And it kind of goes along with what I just blogged about..
My son woke up and wouldn't allow me to rock him back to sleep. So I resorted to the old, tiny bit of bottle trick. I made a quick bottle, and scooped him up in my arms. I sat down on the couch and removed his bink.I set it next to us. And began to give him his bottle. About half way through, he stopped looking at me, and began to stare off into space. I figured he was just getting sleepy, before I realized what he was really up too!
His bink was exactly his arms length away. I watched his little tiny fingers fiddle with the nipple, and then the edges. He was working so hard at getting it! He never stopped to look back at me, or even at that bink! He just continued to fiddle, until he had it.

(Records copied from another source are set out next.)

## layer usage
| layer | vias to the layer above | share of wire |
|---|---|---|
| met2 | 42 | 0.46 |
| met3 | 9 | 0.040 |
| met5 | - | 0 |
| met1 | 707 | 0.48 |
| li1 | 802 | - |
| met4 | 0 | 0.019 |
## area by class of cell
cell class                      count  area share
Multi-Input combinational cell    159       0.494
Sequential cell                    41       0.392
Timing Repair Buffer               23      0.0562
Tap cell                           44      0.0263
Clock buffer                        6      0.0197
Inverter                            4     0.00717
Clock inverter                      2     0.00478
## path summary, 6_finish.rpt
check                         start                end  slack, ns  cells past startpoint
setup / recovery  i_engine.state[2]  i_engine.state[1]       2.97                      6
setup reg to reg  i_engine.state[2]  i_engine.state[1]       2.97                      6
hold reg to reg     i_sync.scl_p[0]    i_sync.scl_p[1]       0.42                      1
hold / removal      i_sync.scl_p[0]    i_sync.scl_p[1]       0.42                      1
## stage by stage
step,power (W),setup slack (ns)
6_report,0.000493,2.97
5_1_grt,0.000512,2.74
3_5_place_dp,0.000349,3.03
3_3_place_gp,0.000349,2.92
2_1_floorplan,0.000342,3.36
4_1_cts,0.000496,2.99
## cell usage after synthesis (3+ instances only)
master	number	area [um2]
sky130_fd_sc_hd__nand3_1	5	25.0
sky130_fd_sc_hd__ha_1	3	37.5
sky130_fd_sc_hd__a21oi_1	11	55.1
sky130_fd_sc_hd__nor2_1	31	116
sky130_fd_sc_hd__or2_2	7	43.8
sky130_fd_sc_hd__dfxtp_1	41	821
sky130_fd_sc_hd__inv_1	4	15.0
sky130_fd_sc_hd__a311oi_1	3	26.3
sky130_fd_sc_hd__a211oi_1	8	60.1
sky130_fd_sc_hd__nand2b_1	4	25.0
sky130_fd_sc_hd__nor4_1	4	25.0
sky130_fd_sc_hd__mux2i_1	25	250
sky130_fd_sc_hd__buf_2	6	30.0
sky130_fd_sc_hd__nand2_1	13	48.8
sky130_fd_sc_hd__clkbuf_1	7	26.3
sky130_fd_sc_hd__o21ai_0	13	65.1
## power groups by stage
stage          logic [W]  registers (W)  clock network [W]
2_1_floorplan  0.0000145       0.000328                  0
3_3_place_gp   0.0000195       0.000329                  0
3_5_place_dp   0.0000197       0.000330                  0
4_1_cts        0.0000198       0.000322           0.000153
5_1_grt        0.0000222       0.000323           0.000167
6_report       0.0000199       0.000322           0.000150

And then he pulled it up to his mouth and held it right there next to his bottle. He left it there, until the last drop of milk was gone, and I removed the bottle. Then he placed his bink into his mouth and fell right to sleep.

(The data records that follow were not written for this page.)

[src/rtl/tsd_pkg.sv]
package tsd_pkg;

   typedef enum logic [1:0] {
      MOT_HOLD   = 2'b00,
      MOT_TO_MIN = 2'b01,
      MOT_TO_MAX = 2'b10
   } mot_cmd_e;

   // conditioned-channel indices
   localparam int CH_LMAX  = 0;
   localparam int CH_LMIN  = 1;
   localparam int CH_DEC_N = 2;
   localparam int CH_INC_N = 3;
   localparam int N_CH     = 4;

endpackage

[src/rtl/tsd_sync_debounce.sv]
module tsd_sync_debounce #(
   parameter int SYNC_STAGES = 2,
   parameter int DEB_CYCLES  = 16,
   parameter bit RST_VAL     = 1'b0
) (
   input  logic clk,
   input  logic rst_n,
   input  logic din,
   output logic dout
);

   if (SYNC_STAGES < 2) begin : g_bad_sync
      $error("tsd_sync_debounce: SYNC_STAGES must be at least 2");
   end
   if (DEB_CYCLES < 0) begin : g_bad_deb
      $error("tsd_sync_debounce: DEB_CYCLES must not be negative");
   end

   logic [SYNC_STAGES-1:0] sh_q;

   always_ff @(posedge clk or negedge rst_n) begin
      if (!rst_n) sh_q <= {SYNC_STAGES{RST_VAL}};
      else        sh_q <= {sh_q[SYNC_STAGES-2:0], din};
   end

   logic synced;
   assign synced = sh_q[SYNC_STAGES-1];

   if (DEB_CYCLES == 0) begin : g_no_filter
      assign dout = synced;
   end else begin : g_filter
      localparam int CW = (DEB_CYCLES < 2) ? 1 : $clog2(DEB_CYCLES);
      localparam logic [CW-1:0] CNT_LAST = CW'(DEB_CYCLES - 1);

      logic [CW-1:0] cnt_q;
      logic          lvl_q;

      always_ff @(posedge clk or negedge rst_n) begin
         if (!rst_n) begin
            cnt_q <= '0;
            lvl_q <= RST_VAL;
         end else if (synced == lvl_q) begin
            cnt_q <= '0;
         end else if (cnt_q == CNT_LAST) begin
            cnt_q <= '0;
            lvl_q <= synced;
         end else begin
            cnt_q <= cnt_q + 1'b1;
         end
      end

      assign dout = lvl_q;

      // the filtered level moves only after a full qualifying run
      a_r11_deb_run : assert property (@(posedge clk) disable iff (!rst_n)
         !$stable(lvl_q) |-> ($past(cnt_q) == CNT_LAST));
   end

endmodule

[src/rtl/tsd_home_latch.sv]
module tsd_home_latch (
   input  logic clk,
   input  logic rst_n,
   input  logic lim_max_c,
   input  logic lim_min_c,
   output logic home_q
);

   always_ff @(posedge clk or negedge rst_n) begin
      if (!rst_n)         home_q <= 1'b1;
      else if (lim_min_c) home_q <= 1'b0;
      else if (lim_max_c) home_q <= 1'b1;
   end

   a_r2_home_set : assert property (@(posedge clk) disable iff (!rst_n)
      (lim_max_c && !lim_min_c) |=> home_q);

   a_r2_home_keep : assert property (@(posedge clk) disable iff (!rst_n)
      (home_q && !lim_min_c) |=> home_q);

   a_r3_home_clear : assert property (@(posedge clk) disable iff (!rst_n)
      lim_min_c |=> !home_q);

endmodule

[src/rtl/tsd_dir_arbiter.sv]
module tsd_dir_arbiter
   import tsd_pkg::*;
(
   input  logic       clk,
   input  logic       rst_n,
   input  logic       rf_keyed,
   input  logic [1:0] disc_cmd,
   input  logic       home_q,
   input  logic       lim_max_c,
   input  logic       lim_min_c,
   input  logic       dec_n_c,
   input  logic       inc_n_c,
   output logic [1:0] cmd_q,
   output logic       tune_en_q
);

   logic     dec_act, inc_act;
   mot_cmd_e auto_dir, want_dir, safe_dir;
   logic     en_nxt;

   always_comb begin
      dec_act = ~dec_n_c;
      inc_act = ~inc_n_c & dec_n_c;

      unique case (disc_cmd)
         2'b01:   auto_dir = MOT_TO_MIN;
         2'b10:   auto_dir = MOT_TO_MAX;
         default: auto_dir = MOT_HOLD;
      endcase

      if (dec_act)       want_dir = MOT_TO_MAX;
      else if (inc_act)  want_dir = auto_dir;
      else if (home_q)   want_dir = MOT_TO_MIN;
      else if (rf_keyed) want_dir = auto_dir;
      else               want_dir = MOT_HOLD;

      safe_dir = want_dir;
      if (want_dir == MOT_TO_MAX && lim_max_c) safe_dir = MOT_HOLD;
      if (want_dir == MOT_TO_MIN && lim_min_c) safe_dir = MOT_HOLD;

      en_nxt = rf_keyed | home_q | dec_act | inc_act;
   end

   always_ff @(posedge clk or negedge rst_n) begin
      if (!rst_n) begin
         cmd_q     <= MOT_HOLD;
         tune_en_q <= 1'b0;
      end else begin
         cmd_q     <= safe_dir;
         tune_en_q <= en_nxt;
      end
   end

   a_r10_no_code3 : assert property (@(posedge clk) disable iff (!rst_n)
      cmd_q != 2'b11);

   a_r9_max_block : assert property (@(posedge clk) disable iff (!rst_n)
      lim_max_c |=> (cmd_q != MOT_TO_MAX));

   a_r9_min_block : assert property (@(posedge clk) disable iff (!rst_n)
      lim_min_c |=> (cmd_q != MOT_TO_MIN));

   a_r6_dec_drive : assert property (@(posedge clk) disable iff (!rst_n)
      (!dec_n_c && !lim_max_c) |=> (cmd_q == MOT_TO_MAX && tune_en_q));

   a_r4_enable : assert property (@(posedge clk) disable iff (!rst_n)
      (rf_keyed || home_q || !dec_n_c || !inc_n_c) |=> tune_en_q);

endmodule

It's the moments like these that I live for. The moments that some don't understand, and will never cherish.
These are the moments that make me smile, no matter what is going on, and appreciate every second I have with my little boy, cuddled up in my arms.
Somethings are irreplaceable. Most of those things...are not things at all.
THIS was one of those things!
I have spent my fare share of gripes on getting no sleep, on a screaming baby who cannot be calmed, on late nights of rocking and feeding..but as these late night moments start to fade, and occur less and less...I begin to miss them more and more. I miss the entire house being dark and calm and quiet, and sharing that intimate time with my baby...where it's just the two of us. Cuddled Close. Experiencing something that matters so much.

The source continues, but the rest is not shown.